If you owe a good deal of money, I am sorry to say that you can’t hide from your creditors by transferring your home out of your name. Here is a true story. In 1992, the wife was injured in a car accident when the husband was driving. The car insurer made statutory no fault benefit payments to her. However, when the insurer learned that the worker’s compensation board had also commenced payments to the wife, it made a demand for partial reimbursement because she was getting double the payments for the same accident. Two years later in 1994, the insurer commenced an action against the wife for the partial reimbursement, later obtained a judgment but could not collect on it. While the lawsuit was going on, the wife transferred her share of the matrimonial home to her husband. The deed said that it was transferred for natural love and affection and the sum of $2.00. No purchase money was paid to the wife by the husband for the conveyance.
The insurer found out and started another lawsuit under the Fraudulent Conveyance Act. This Act provides that any conveyance of property made with the intent to defeat, hinder, delay, or defraud creditors is void against those creditors. The husband claimed that the conveyance had been made with the intent of facilitating the sale of the home because the wife was starting to spend long periods of time living overseas. The home was sold to an arms-length third party in 1999 for fair market value and the husband later gave the wife half the proceeds from the sale.

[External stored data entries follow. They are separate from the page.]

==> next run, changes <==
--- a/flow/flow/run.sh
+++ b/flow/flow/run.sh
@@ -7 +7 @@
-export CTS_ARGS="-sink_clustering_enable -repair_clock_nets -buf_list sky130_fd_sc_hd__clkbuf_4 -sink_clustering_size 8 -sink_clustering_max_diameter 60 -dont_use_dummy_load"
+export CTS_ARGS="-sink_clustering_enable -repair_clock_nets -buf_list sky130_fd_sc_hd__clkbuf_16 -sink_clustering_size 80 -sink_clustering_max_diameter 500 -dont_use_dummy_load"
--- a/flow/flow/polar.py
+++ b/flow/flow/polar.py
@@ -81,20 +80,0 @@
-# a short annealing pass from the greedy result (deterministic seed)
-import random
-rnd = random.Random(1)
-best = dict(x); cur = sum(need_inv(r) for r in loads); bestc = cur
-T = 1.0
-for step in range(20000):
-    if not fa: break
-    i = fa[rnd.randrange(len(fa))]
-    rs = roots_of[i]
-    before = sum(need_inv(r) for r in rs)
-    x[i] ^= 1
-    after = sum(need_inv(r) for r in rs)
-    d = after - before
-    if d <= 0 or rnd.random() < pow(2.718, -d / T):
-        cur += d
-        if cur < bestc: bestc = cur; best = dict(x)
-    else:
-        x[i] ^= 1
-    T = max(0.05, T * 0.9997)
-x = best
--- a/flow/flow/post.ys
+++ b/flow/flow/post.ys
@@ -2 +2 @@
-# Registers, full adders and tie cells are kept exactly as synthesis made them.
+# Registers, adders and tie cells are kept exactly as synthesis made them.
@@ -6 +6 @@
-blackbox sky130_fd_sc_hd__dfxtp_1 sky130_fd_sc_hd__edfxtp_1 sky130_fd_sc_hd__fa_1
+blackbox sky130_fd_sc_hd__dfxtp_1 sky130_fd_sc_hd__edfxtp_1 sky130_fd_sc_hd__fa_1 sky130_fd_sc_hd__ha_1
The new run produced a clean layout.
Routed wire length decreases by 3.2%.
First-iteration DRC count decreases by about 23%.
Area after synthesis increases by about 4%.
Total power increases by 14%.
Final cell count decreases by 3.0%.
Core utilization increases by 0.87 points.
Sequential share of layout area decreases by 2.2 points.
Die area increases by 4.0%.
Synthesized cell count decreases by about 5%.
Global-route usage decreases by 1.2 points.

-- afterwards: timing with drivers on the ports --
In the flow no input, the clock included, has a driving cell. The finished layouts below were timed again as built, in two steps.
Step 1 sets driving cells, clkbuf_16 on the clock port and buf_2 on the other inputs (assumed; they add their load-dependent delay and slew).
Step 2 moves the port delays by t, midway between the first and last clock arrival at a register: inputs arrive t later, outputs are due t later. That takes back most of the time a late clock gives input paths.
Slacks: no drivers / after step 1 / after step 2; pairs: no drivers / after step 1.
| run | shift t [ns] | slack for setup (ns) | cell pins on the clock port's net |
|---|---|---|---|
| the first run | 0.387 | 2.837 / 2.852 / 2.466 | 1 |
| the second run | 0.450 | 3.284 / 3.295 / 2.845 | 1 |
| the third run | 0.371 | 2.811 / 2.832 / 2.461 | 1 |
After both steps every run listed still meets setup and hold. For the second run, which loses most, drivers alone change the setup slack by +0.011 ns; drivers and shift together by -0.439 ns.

The court did not accept that the home was transferred so that the husband could deal with a sale more readily in his wife’s absence. The cheque for one-half of the net proceeds of the sale to the wife demonstrated that the husband had never ceased to acknowledge his wife’s interest in the property. The court held that the conveyance of the home to the husband was void since the husband had aided his wife in sheltering from the car insurer her most visible asset. The insurer now couldn’t collect from the wife because she was long gone overseas. So, the court granted a tracing order, meaning the insurer could now collect against the assets of the husband to an amount equal to his half of the proceeds from the sale because he was involved in the nefarious conveyance.